この症状が進行すると心理的ストレスの原因や腰痛や肺活量の低下などの呼吸機能障害、神経障害を伴うことがあります。

成長期には定期的に医師に見てもらい、必要に応じてコルセット装用、修復術を行います。

合指症​​

合指症とは、隣り合った指の一部や全部がくっついている(癒合)している症状です。

皮膚だけがくっついている場合と、骨までくっついている場合がありますが、生後1歳前後に分離手術を行います。
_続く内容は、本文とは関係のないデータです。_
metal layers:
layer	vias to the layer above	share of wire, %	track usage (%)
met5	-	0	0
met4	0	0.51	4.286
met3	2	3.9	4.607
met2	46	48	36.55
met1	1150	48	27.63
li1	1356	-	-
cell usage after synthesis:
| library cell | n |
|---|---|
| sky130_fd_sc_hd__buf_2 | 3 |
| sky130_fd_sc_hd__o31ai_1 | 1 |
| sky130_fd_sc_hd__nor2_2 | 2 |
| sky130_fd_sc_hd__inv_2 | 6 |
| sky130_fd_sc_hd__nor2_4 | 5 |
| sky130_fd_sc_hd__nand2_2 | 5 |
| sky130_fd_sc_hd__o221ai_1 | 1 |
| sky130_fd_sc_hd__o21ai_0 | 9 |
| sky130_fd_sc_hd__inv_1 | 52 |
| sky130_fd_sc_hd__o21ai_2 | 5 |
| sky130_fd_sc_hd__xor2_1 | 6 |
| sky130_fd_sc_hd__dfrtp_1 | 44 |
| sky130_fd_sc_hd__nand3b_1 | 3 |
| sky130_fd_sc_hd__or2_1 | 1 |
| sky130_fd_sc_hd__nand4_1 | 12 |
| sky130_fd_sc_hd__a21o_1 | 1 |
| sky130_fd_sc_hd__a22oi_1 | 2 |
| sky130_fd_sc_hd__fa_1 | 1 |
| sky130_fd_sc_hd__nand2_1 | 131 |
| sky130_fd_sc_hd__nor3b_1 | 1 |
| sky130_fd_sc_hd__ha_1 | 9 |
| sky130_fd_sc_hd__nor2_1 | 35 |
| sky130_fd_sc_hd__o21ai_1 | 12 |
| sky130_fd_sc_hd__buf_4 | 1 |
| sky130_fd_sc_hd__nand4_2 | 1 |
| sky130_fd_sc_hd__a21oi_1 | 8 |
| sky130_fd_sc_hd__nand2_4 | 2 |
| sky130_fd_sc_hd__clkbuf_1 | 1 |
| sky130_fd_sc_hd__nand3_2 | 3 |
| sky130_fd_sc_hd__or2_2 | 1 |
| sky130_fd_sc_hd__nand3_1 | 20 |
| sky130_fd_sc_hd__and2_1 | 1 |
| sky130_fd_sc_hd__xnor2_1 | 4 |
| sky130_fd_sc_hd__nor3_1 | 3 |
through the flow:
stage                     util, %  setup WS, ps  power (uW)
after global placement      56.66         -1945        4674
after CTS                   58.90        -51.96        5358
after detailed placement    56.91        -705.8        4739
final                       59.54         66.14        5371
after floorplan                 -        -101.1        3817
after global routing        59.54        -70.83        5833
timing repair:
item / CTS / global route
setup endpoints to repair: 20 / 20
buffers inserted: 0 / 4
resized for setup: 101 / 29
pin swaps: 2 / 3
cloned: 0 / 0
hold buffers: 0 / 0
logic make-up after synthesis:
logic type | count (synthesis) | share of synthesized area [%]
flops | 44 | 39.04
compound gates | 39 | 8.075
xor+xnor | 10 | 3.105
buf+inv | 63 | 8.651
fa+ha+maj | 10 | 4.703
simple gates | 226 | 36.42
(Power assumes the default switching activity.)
## src/rtl/ternary_matvec.sv

```systemverilog
// Ternary (-1/0/+1) matrix-vector multiply: latches one x vector, streams M weight rows
// (one per cycle, 1-cycle read latency) and returns M saturated Q-format results.
module ternary_matvec #(
  parameter int D     = 8,
  parameter int M     = 8,
  parameter int WIDTH = 16,
  localparam int AW   = (M > 1) ? $clog2(M) : 1
) (
  input  logic               clk_i,
  input  logic               rst_i,
  input  logic               in_valid_i,
  output logic               in_ready_o,
  input  logic [D*WIDTH-1:0] x_i,
  output logic               w_rd_o,
  output logic [AW-1:0]      w_addr_o,
  input  logic [2*D-1:0]     w_data_i,
  output logic               out_valid_o,
  input  logic               out_ready_i,
  output logic [M*WIDTH-1:0] y_o,
  output logic               sat_o
);

  localparam int ACCW = WIDTH + $clog2(D) + 1;
  localparam logic [AW-1:0] LAST_ROW = AW'(M - 1);
  localparam logic signed [ACCW-1:0] SAT_MAX = {{(ACCW-WIDTH+1){1'b0}}, {(WIDTH-1){1'b1}}};
  localparam logic signed [ACCW-1:0] SAT_MIN = {{(ACCW-WIDTH+1){1'b1}}, {(WIDTH-1){1'b0}}};

  typedef enum logic [1:0] {S_IDLE, S_RUN, S_DONE} state_t;

  state_t                r_state;
  state_t                w_state_next;
  logic [D*WIDTH-1:0]    r_x;
  logic                  r_rd;
  logic [AW-1:0]         r_addr;
  logic                  r_acc_vld;
  logic [AW-1:0]         r_acc_row;
  logic                  r_sat;
  logic [WIDTH-1:0]      r_y [M];
  logic                  w_accept;
  logic signed [ACCW-1:0] w_acc;
  logic [WIDTH-1:0]      w_row_res;
  logic                  w_row_ovf;

  assign w_accept = (r_state == S_IDLE) && in_valid_i;

  // Handshake/strobe outputs are masked during reset so they read inactive immediately.
  assign in_ready_o  = (r_state == S_IDLE) && !rst_i;
  assign out_valid_o = (r_state == S_DONE) && !rst_i;
  assign w_rd_o      = r_rd && !rst_i;
  assign w_addr_o    = rst_i ? '0 : r_addr;
  assign sat_o       = r_sat;

  always_ff @(posedge clk_i) begin
    if (rst_i) begin
      r_state <= S_IDLE;
    end else begin
      r_state <= w_state_next;
    end
  end

  always_comb begin
    w_state_next = r_state;
    case (r_state)
      S_IDLE:  if (in_valid_i) w_state_next = S_RUN;
      S_RUN:   if (r_acc_vld && (r_acc_row == LAST_ROW)) w_state_next = S_DONE;
      S_DONE:  if (out_ready_i) w_state_next = S_IDLE;
      default: w_state_next = S_IDLE;
    endcase
  end

  // Row sum in a wide accumulator: -x of the most negative value cannot wrap here.
  always_comb begin
    w_acc = '0;
    for (int k = 0; k < D; k++) begin
      case (w_data_i[2*k +: 2])
        2'b01:   w_acc = w_acc + {{(ACCW-WIDTH){r_x[k*WIDTH+WIDTH-1]}}, r_x[k*WIDTH +: WIDTH]};
        2'b11:   w_acc = w_acc - {{(ACCW-WIDTH){r_x[k*WIDTH+WIDTH-1]}}, r_x[k*WIDTH +: WIDTH]};
        default: ;
      endcase
    end
  end

  always_comb begin
    w_row_ovf = 1'b0;
    w_row_res = w_acc[WIDTH-1:0];
    if (w_acc > SAT_MAX) begin
      w_row_res = SAT_MAX[WIDTH-1:0];
      w_row_ovf = 1'b1;
    end else if (w_acc < SAT_MIN) begin
      w_row_res = SAT_MIN[WIDTH-1:0];
      w_row_ovf = 1'b1;
    end
  end

  always_ff @(posedge clk_i) begin
    if (rst_i) begin
      r_x       <= '0;
      r_rd      <= 1'b0;
      r_addr    <= '0;
      r_acc_vld <= 1'b0;
      r_acc_row <= '0;
      r_sat     <= 1'b0;
      for (int r = 0; r < M; r++) r_y[r] <= '0;
    end else begin
      if (w_accept) begin
        r_x    <= x_i;
        r_sat  <= 1'b0;
        r_rd   <= 1'b1;
        r_addr <= '0;
      end else if (r_rd) begin
        if (r_addr == LAST_ROW) begin
          r_rd   <= 1'b0;
          r_addr <= '0;
        end else begin
          r_addr <= r_addr + 1'b1;
        end
      end
      // The row read this cycle arrives next cycle; track which row it is.
      r_acc_vld <= r_rd;
      r_acc_row <= r_addr;
      if (r_acc_vld) begin
        r_y[r_acc_row] <= w_row_res;
        if (w_row_ovf) r_sat <= 1'b1;
      end
    end
  end

  genvar gi;
  generate
    for (gi = 0; gi < M; gi++) begin : g_y
      assign y_o[gi*WIDTH +: WIDTH] = r_y[gi];
    end
  endgenerate

endmodule

```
この合指症は1000人〜3000人に1人であり、2:1の割合で男の子に多い傾向です。

目や耳、その他内臓系の合併症

泌尿生殖器、停留精巣や尿道下裂、馬蹄腎・腎無形成などの腎臓の奇形、循環器、歯並び、呼吸器、口唇・口蓋裂、斜視や近視、乱視、消化器、整形外科、また、中耳炎を繰り返しやすく聞こえの症状を持つ、などさまざまな合併症があります。

しかしこれらの症状は、いずれも定期的な検診で早期に発見し治療が可能です。

また合併症がない場合もあります。

まとめ

5pマイナス症候群は染色体疾患ではあるものの、心疾患とてんかんがなければ比較的予後が良いことが多いことがわかりました。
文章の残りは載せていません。